> [TASK TO CARRY OUT]: Only the lines from the start of the entries up to and including the line with "input signed [9:0] x0, input" should be written out, exactly as they stand.

> [EXERCISE INPUT]:
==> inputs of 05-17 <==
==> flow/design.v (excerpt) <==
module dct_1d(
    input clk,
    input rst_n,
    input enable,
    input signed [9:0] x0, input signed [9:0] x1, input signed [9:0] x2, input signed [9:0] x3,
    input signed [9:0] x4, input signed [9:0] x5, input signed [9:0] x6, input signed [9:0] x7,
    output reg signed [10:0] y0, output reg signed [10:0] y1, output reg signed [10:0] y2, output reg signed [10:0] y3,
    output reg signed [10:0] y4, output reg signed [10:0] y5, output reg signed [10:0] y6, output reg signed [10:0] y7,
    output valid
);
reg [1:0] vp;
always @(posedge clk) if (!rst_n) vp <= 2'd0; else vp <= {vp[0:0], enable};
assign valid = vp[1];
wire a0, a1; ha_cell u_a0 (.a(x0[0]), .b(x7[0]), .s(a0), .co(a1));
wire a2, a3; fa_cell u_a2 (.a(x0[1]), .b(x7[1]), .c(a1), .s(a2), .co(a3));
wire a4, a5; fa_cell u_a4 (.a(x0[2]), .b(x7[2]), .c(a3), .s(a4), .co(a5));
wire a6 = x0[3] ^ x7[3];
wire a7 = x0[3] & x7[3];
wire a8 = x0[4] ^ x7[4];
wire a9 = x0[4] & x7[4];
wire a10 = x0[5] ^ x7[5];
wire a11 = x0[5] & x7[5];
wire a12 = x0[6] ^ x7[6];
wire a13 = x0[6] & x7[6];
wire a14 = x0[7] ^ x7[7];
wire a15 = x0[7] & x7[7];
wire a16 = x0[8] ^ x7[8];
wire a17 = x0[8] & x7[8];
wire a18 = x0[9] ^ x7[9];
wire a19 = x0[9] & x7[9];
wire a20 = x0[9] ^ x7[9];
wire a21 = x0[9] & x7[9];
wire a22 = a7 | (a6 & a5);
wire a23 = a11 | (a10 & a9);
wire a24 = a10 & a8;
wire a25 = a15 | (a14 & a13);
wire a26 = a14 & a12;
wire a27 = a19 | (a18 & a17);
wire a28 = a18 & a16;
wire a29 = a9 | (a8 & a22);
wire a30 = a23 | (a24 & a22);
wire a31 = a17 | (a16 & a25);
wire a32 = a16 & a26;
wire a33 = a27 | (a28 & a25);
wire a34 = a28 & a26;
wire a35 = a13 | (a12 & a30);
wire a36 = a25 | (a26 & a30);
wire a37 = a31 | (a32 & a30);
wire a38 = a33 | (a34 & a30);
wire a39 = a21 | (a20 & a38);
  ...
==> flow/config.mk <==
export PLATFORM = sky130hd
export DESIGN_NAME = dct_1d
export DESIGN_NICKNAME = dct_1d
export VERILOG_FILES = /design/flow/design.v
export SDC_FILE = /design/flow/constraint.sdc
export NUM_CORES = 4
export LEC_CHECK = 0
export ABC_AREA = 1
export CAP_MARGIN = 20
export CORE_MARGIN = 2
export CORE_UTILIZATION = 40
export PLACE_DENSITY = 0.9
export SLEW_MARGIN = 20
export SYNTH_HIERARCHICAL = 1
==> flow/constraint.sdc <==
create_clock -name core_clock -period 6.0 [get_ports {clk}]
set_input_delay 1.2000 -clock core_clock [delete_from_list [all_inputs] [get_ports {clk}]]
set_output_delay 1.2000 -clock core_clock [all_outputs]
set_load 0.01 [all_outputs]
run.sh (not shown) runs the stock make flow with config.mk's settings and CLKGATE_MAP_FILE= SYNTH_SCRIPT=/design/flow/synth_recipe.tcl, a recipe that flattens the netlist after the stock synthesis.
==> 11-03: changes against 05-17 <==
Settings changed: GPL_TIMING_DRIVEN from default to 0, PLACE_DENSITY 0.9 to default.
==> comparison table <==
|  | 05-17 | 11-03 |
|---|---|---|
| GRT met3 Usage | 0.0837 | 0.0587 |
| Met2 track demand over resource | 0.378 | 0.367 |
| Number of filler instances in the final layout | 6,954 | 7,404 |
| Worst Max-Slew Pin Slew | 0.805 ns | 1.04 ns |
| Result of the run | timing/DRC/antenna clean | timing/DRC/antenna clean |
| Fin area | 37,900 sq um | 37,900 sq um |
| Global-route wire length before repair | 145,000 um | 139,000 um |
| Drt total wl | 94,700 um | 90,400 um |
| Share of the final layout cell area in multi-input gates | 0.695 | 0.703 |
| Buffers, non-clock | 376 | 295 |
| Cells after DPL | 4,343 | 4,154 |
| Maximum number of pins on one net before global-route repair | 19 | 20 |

> [SOLUTION BELOW]:
==> inputs of 05-17 <==
==> flow/design.v (excerpt) <==
module dct_1d(
    input clk,
    input rst_n,
    input enable,
    input signed [9:0] x0, input signed [9:0] x1, input signed [9:0] x2, input signed [9:0] x3,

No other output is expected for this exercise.